Poster
Neurosymbolic World Models for Sequential Decision Making
Leonardo Hernandez Cano · Maxine Perroni-Scharf · Neil Dhir · Arun Ramamurthy · Armando Solar-Lezama
East Exhibition Hall A-B #E-1506
We present Structured World Modeling for Policy Optimization (SWMPO), a framework for unsupervised learning of neurosymbolic Finite State Machines (FSM) that capture environmental structure for policy optimization. Traditional unsupervised world modeling methods rely on unstructured representations, such as neural networks, that do not explicitly represent high-level patterns within the system (e.g., patterns in the dynamics of regions such as \emph{water} and \emph{land}).Instead, SWMPO models the environment as a finite state machine (FSM), where each state corresponds to a specific region with distinct dynamics. This structured representation can then be leveraged for tasks like policy optimization. Previous works that synthesize FSMs for this purpose have been limited to discrete spaces, not continuous spaces. Instead, our proposed FSM synthesis algorithm operates in an unsupervised manner, leveraging low-level features from unprocessed, non-visual data, making it adaptable across various domains. The synthesized FSM models are expressive enough to be used in a model-based Reinforcement Learning scheme that leverages offline data to efficiently synthesize environment-specific world models.We demonstrate the advantages of SWMPO by benchmarking its environment modeling capabilities in simulated environments.
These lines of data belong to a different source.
**src/logic/sie_pkg.sv**
```systemverilog
/*
 Package for the serial interrupt, error and autobaud block.
 Holds register offsets, field layouts, mode codes and reload values.
 Assumes a single 20 MHz module clock and one Avalon-MM slave port.
*/
`default_nettype none
package sie_pkg;
    // ------------------------------------------------------------
    // Register byte offsets
    // ------------------------------------------------------------
    localparam logic [3:0] SIE_OFF_CTRL = 4'h0;
    localparam logic [3:0] SIE_OFF_BAUD = 4'h4;
    localparam logic [3:0] SIE_OFF_STAT = 4'h8;
    localparam logic [3:0] SIE_OFF_MASK = 4'hC;
    // ------------------------------------------------------------
    // Control word field positions
    // ------------------------------------------------------------
    localparam int SIE_CTL_MODE_LO = 0;
    localparam int SIE_CTL_ODD = 3;
    localparam int SIE_CTL_FEN = 4;
    localparam int SIE_CTL_PEN = 5;
    localparam int SIE_CTL_OEN = 6;
    localparam int SIE_CTL_AUTOBAUD_UNIT_ENABLE = 7;
    localparam int SIE_CTL_AUTOBAUD_FOUND_IRQ_ENABLE = 8;
    localparam int SIE_CTL_AUTOBAUD_START_IRQ_ENABLE = 9;
    localparam int SIE_CTL_FIRST_CHAR_IRQ_ENABLE = 10;
    localparam int SIE_CTL_TXTM = 11;
    localparam int SIE_CTL_FIFO = 12;
    localparam int SIE_CTL_LVL_LO = 16;
    localparam int SIE_CTL_LVL_W = 4;
    localparam int SIE_CTL_W = 20;
    localparam logic [SIE_CTL_W-1:0] SIE_CTL_RESET = 20'h00000;
    // Status bits: 0 frame, 1 parity, 2 overrun
    localparam int SIE_ST_FE = 0;
    localparam int SIE_ST_PE = 1;
    localparam int SIE_ST_OE = 2;
    localparam int SIE_ST_W = 3;
    // ------------------------------------------------------------
    // Frame modes
    // ------------------------------------------------------------
    localparam logic [2:0] SIE_MODE_SYNC = 3'h0;
    localparam logic [2:0] SIE_MODE_8N = 3'h1;
    localparam logic [2:0] SIE_MODE_7P = 3'h3;
    localparam logic [2:0] SIE_MODE_8P = 3'h7;
    // Pulse length of every request line, in module clocks
    localparam int SIE_PULSE_CYC = 2;
    localparam int SIE_BAUD_W = 13;
    localparam int SIE_NCLASS = 9;
    localparam logic [SIE_BAUD_W-1:0] SIE_BAUD_RESET = 13'h0000;

    // Detected format delivered by the autobaud unit
    typedef enum logic [1:0] {
        SIE_FMT_7P = 2'h0,
        SIE_FMT_8P = 2'h1,
        SIE_FMT_8N = 2'h2
    } sie_fmt_t;

    // Autobaud result carrier
    typedef struct packed {
        logic found;
        logic first_char;
        logic start_bit;
        sie_fmt_t fmt;
        logic odd;
        logic [3:0] rate_class;
    } sie_ab_t;

    // Receive completion carrier
    typedef struct packed {
        logic done;
        logic stop_low;
        logic parity_bad;
    } sie_rx_t;

    // Reload value for each rate class
    function automatic logic [SIE_BAUD_W-1:0] sie_reload(input logic [3:0] cls);
        case (cls)
            4'h0: sie_reload = 13'h0002;
            4'h1: sie_reload = 13'h0005;
            4'h2: sie_reload = 13'h000B;
            4'h3: sie_reload = 13'h0011;
            4'h4: sie_reload = 13'h0023;
            4'h5: sie_reload = 13'h0047;
            4'h6: sie_reload = 13'h008F;
            4'h7: sie_reload = 13'h011F;
            default: sie_reload = 13'h023F;
        endcase
    endfunction

    // Mode field for a detected format
    function automatic logic [2:0] sie_mode_of(input sie_fmt_t f);
        case (f)
            SIE_FMT_7P: sie_mode_of = SIE_MODE_7P;
            SIE_FMT_8P: sie_mode_of = SIE_MODE_8P;
            default: sie_mode_of = SIE_MODE_8N;
        endcase
    endfunction
endpackage
`default_nettype wire

```
**src/logic/sie_core.sv**
```systemverilog
/*
 Interrupt request, receive error and autobaud overwrite logic of a serial
 channel. Assumes the shifters, FIFO and autobaud detector sit outside and
 report events as one-cycle pulses synchronous to clock; software reaches
 the registers over Avalon-MM with waitrequest.
*/
`default_nettype none
`timescale 1ns/100ps

module sie_core
    import sie_pkg::*;
#(
    parameter int FIFO_LVL_W = SIE_CTL_LVL_W
) (
    // Clock and reset
    input wire logic clock,
    input wire logic rstn,
    // Avalon-MM slave
    input wire logic [3:0] avs_address,
    input wire logic avs_read,
    input wire logic avs_write,
    input wire logic [31:0] avs_writedata,
    input wire logic [3:0] avs_byteenable,
    output logic [31:0] avs_readdata,
    output logic avs_waitrequest,
    // Transmit path events
    input wire logic tx_load,
    input wire logic tx_last_async,
    input wire logic tx_eighth_sync,
    input wire logic [FIFO_LVL_W-1:0] tx_fifo_fill,
    // Receive path events
    input wire sie_rx_t rx_evt,
    input wire logic rx_read,
    // Autobaud detector events
    input wire sie_ab_t ab_evt,
    // Request lines
    output logic transmit_irq_line,
    output logic tx_buffer_irq_line,
    output logic receive_irq_line,
    output logic error_irq_line,
    output logic autobaud_irq,
    // Configuration seen by shifters and baud timer, and the level interrupt
    output logic [SIE_CTL_W-1:0] serial_control_word,
    output logic [SIE_BAUD_W-1:0] baud_timer_reload,
    output logic irq
);
    // ------------------------------------------------------------
    // Elaboration check
    // ------------------------------------------------------------
    if (FIFO_LVL_W < 1 || FIFO_LVL_W > SIE_CTL_LVL_W) begin : g_chk
        $error("FIFO_LVL_W out of range");
    end

    // ------------------------------------------------------------
    // Control fields
    // ------------------------------------------------------------
    logic [SIE_CTL_W-1:0] ctl_r;
    logic [SIE_BAUD_W-1:0] baud_r;
    logic [SIE_ST_W-1:0] stat_r;
    logic [SIE_ST_W-1:0] mask_r;
    logic [2:0] mode;
    logic is_async;
    logic has_parity;
    logic fifo_timed;
    logic [FIFO_LVL_W-1:0] tx_fifo_irq_level;
    assign mode = ctl_r[SIE_CTL_MODE_LO +: 3];
    assign is_async = (mode != SIE_MODE_SYNC);
    assign has_parity = (mode == SIE_MODE_7P) || (mode == SIE_MODE_8P);
    assign fifo_timed = ctl_r[SIE_CTL_FIFO] && !ctl_r[SIE_CTL_TXTM];
    assign tx_fifo_irq_level = ctl_r[SIE_CTL_LVL_LO +: FIFO_LVL_W];

    // ------------------------------------------------------------
    // Bus decode
    // ------------------------------------------------------------
    logic wr_ctl, wr_baud, wr_stat, wr_mask;
    logic [SIE_ST_W-1:0] stat_clr;
    assign wr_ctl = avs_write && !avs_waitrequest && (avs_address == SIE_OFF_CTRL);
    assign wr_baud = avs_write && !avs_waitrequest && (avs_address == SIE_OFF_BAUD);
    assign wr_stat = avs_write && !avs_waitrequest && (avs_address == SIE_OFF_STAT);
    assign wr_mask = avs_write && !avs_waitrequest && (avs_address == SIE_OFF_MASK);
    assign stat_clr = (wr_stat && avs_byteenable[0]) ? avs_writedata[SIE_ST_W-1:0] : '0;

    // ------------------------------------------------------------
    // Error detection
    // ------------------------------------------------------------
    logic unread_r;
    logic fe_hit, pe_hit, oe_hit, err_any;
    assign fe_hit = rx_evt.done && is_async && ctl_r[SIE_CTL_FEN] && rx_evt.stop_low;
    assign pe_hit = rx_evt.done && is_async && has_parity && ctl_r[SIE_CTL_PEN]
                    && rx_evt.parity_bad;
    assign oe_hit = rx_evt.done && ctl_r[SIE_CTL_OEN] && unread_r && !rx_read;
    assign err_any = fe_hit || pe_hit || oe_hit;

    // Tracks a character sitting unread in the holding buffer
    always_ff @(posedge clock or negedge rstn) begin
        if (!rstn) begin
            unread_r <= 1'b0;
        end else if (rx_evt.done) begin
            unread_r <= 1'b1;
        end else if (rx_read) begin
            unread_r <= 1'b0;
        end
    end

    // ------------------------------------------------------------
    // Event sources
    // ------------------------------------------------------------
    logic tb_evt, t_evt, ab_start, ab_found, lvl_hit;
    assign lvl_hit = (tx_fifo_fill == tx_fifo_irq_level);
    assign tb_evt = tx_load && (!fifo_timed || lvl_hit);
    assign t_evt = is_async ? (tx_last_async && (!fifo_timed || lvl_hit))
                            : tx_eighth_sync;
    assign ab_start = ab_evt.start_bit && ctl_r[SIE_CTL_AUTOBAUD_UNIT_ENABLE] && ctl_r[SIE_CTL_AUTOBAUD_FOUND_IRQ_ENABLE]
                      && ctl_r[SIE_CTL_AUTOBAUD_START_IRQ_ENABLE];
    assign ab_found = ab_evt.found
                      || (ab_evt.first_char && ctl_r[SIE_CTL_FIRST_CHAR_IRQ_ENABLE]);

    // ------------------------------------------------------------
    // Two-cycle pulse stretchers, one per request line
    // ------------------------------------------------------------
    localparam int NREQ = 5;
    logic [NREQ-1:0] req_evt;
    logic [NREQ-1:0] req_r;
    logic [NREQ-1:0] req_hold_r;
    assign req_evt = {ab_start || ab_found,
                      rx_evt.done && err_any,
                      rx_evt.done,
                      tb_evt, t_evt};
    for (genvar i = 0; i < NREQ; i++) begin : g_pulse
        // Line high in the two cycles following the event
        always_ff @(posedge clock or negedge rstn) begin
            if (!rstn) begin
                req_r[i] <= 1'b0;
                req_hold_r[i] <= 1'b0;
            end else begin
                req_r[i] <= req_evt[i] || (req_r[i] && !req_hold_r[i]);
                req_hold_r[i] <= req_r[i] && !req_hold_r[i] && !req_evt[i];
            end
        end
    end
    assign transmit_irq_line = req_r[0];
    assign tx_buffer_irq_line = req_r[1];
    assign receive_irq_line = req_r[2];
    assign error_irq_line = req_r[3];
    assign autobaud_irq = req_r[4];

    // ------------------------------------------------------------
    // Control word: software writes, autobaud overwrites
    // ------------------------------------------------------------
    always_ff @(posedge clock or negedge rstn) begin
        if (!rstn) begin
            ctl_r <= SIE_CTL_RESET;
        end else if (ab_evt.found) begin
            ctl_r[SIE_CTL_MODE_LO +: 3] <= sie_mode_of(ab_evt.fmt);
            ctl_r[SIE_CTL_ODD] <= ab_evt.odd && (ab_evt.fmt != SIE_FMT_8N);
        end else if (wr_ctl) begin
            ctl_r <= avs_writedata[SIE_CTL_W-1:0];
        end
    end

    // Baud reload: software writes, autobaud overwrites
    always_ff @(posedge clock or negedge rstn) begin
        if (!rstn) begin
            baud_r <= SIE_BAUD_RESET;
        end else if (ab_evt.found) begin
            baud_r <= sie_reload(ab_evt.rate_class);
        end else if (wr_baud) begin
            baud_r <= avs_writedata[SIE_BAUD_W-1:0];
        end
    end
    assign serial_control_word = ctl_r;
    assign baud_timer_reload = baud_r;

    // ------------------------------------------------------------
    // Sticky error flags, write one to clear, set wins
    // ------------------------------------------------------------
    always_ff @(posedge clock or negedge rstn) begin
        if (!rstn) begin
            stat_r <= '0;
        end else begin
            stat_r <= (stat_r & ~stat_clr) | {oe_hit, pe_hit, fe_hit};
        end
    end

    // Mask register
    always_ff @(posedge clock or negedge rstn) begin
        if (!rstn) begin
            mask_r <= '0;
        end else if (wr_mask) begin
            mask_r <= avs_writedata[SIE_ST_W-1:0];
        end
    end

    // Level interrupt from unmasked sticky flags
    logic irq_r;
    always_ff @(posedge clock or negedge rstn) begin
        if (!rstn) begin
            irq_r <= 1'b0;
        end else begin
            irq_r <= |(((stat_r & ~stat_clr) | {oe_hit, pe_hit, fe_hit}) & mask_r);
        end
    end
    assign irq = irq_r;

    // ------------------------------------------------------------
    // Bus answer: one wait cycle, then data
    // ------------------------------------------------------------
    logic wait_r;
    logic [31:0] rdata_r;
    always_ff @(posedge clock or negedge rstn) begin
        if (!rstn) begin
            wait_r <= 1'b1;
        end else begin
            wait_r <= !((avs_read || avs_write) && wait_r);
        end
    end
    assign avs_waitrequest = wait_r;

    // Read mux, unmapped reads zero
    always_ff @(posedge clock or negedge rstn) begin
        if (!rstn) begin
            rdata_r <= '0;
        end else begin
            case (avs_address)
                SIE_OFF_CTRL: rdata_r <= {{(32-SIE_CTL_W){1'b0}}, ctl_r};
                SIE_OFF_BAUD: rdata_r <= {{(32-SIE_BAUD_W){1'b0}}, baud_r};
                SIE_OFF_STAT: rdata_r <= {{(32-SIE_ST_W){1'b0}}, stat_r};
                SIE_OFF_MASK: rdata_r <= {{(32-SIE_ST_W){1'b0}}, mask_r};
                default: rdata_r <= '0;
            endcase
        end
    end
    assign avs_readdata = rdata_r;
endmodule // sie_core
`default_nettype wire

```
We tackle the problem of automatically discovering and exploiting 'high-level structure' from robot sensors.For instance, consider a robot that operates in (say) two conditions: water and land; we are interested in using sensor data to automatically build a representation (i.e., model) of the robot's environment that is structured into two 'parts', one of for each condition.To this end, we describe a system designed to learn this type of structured model, and then show that this representation can be used to efficiently build models of new environments (by reusing the 'parts') and to train the robot 'in simulation' (i.e., using the model).